*Work required*.
Go through the entries below from the first line and transcribe each one exactly, ending with the line that contains "Configuration register indexes".

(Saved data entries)
──────────

$ cat src/sv/tprt_pkg.sv
// Shared types, constants and status codes for the two-peer room relay table.
package tprt_pkg;

  // Table size default
  localparam int ROOMS_DEFAULT = 16;

  // Packet length limits in bytes
  localparam logic [10:0] MIN_PACKET   = 11'd5;
  localparam logic [10:0] MAX_PACKET   = 11'd1504;
  localparam logic [10:0] HEADER_BYTES = 11'd4;

  // Whole seconds of a 32-bit ms value: (x * SEC_MAGIC) >> SEC_SHIFT == x / 1000
  localparam logic [28:0] SEC_MAGIC = 29'd274877907;
  localparam int          SEC_SHIFT = 38;
  localparam int          PROD_W    = 61;
  localparam int          SEC_W     = PROD_W - SEC_SHIFT;

  // Configuration register indexes
  localparam logic REG_ENABLE  = 1'b0;
  localparam logic REG_TIMEOUT = 1'b1;

  localparam logic [31:0] TIMEOUT_RESET = 32'd10000;

  // Result status codes
  localparam logic [2:0] ST_FORWARD    = 3'd0;
  localparam logic [2:0] ST_HELD       = 3'd1;
  localparam logic [2:0] ST_SHORT      = 3'd2;
  localparam logic [2:0] ST_ROOM_FULL  = 3'd3;
  localparam logic [2:0] ST_TABLE_FULL = 3'd4;
  localparam logic [2:0] ST_TICK       = 3'd5;
  localparam logic [2:0] ST_OFF        = 3'd6;

  localparam logic [4:0] COUNT_MAX = 5'd31;

  // Token that walks the row of cells, one cell per cycle
  typedef struct packed {
    logic        valid;
    logic        evict;   // eviction sweep, else room lookup
    logic [31:0] room;
    logic        hit;     // a used entry holds this room
    logic        free;    // a free entry was seen
    logic        pv0;
    logic [31:0] pa0;
    logic [15:0] pp0;
    logic        pv1;
    logic [31:0] pa1;
    logic [15:0] pp1;
    logic [4:0]  count;   // rooms evicted so far
  } tprt_token_t;

  // Update broadcast to the cell picked by the last lookup
  typedef struct packed {
    logic        valid;
    logic        to_free; // allocate the first free cell, else update the hit cell
    logic [31:0] room;
    logic [31:0] last_ms;
    logic        wr_en;   // register the sender in a peer slot
    logic        wr_slot;
    logic [31:0] addr;
    logic [15:0] port;
  } tprt_commit_t;

endpackage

──────────

*Completed exercise*.
$ cat src/sv/tprt_pkg.sv
// Shared types, constants and status codes for the two-peer room relay table.
package tprt_pkg;

  // Table size default
  localparam int ROOMS_DEFAULT = 16;

  // Packet length limits in bytes
  localparam logic [10:0] MIN_PACKET   = 11'd5;
  localparam logic [10:0] MAX_PACKET   = 11'd1504;
  localparam logic [10:0] HEADER_BYTES = 11'd4;

  // Whole seconds of a 32-bit ms value: (x * SEC_MAGIC) >> SEC_SHIFT == x / 1000
  localparam logic [28:0] SEC_MAGIC = 29'd274877907;
  localparam int          SEC_SHIFT = 38;
  localparam int          PROD_W    = 61;
  localparam int          SEC_W     = PROD_W - SEC_SHIFT;

  // Configuration register indexes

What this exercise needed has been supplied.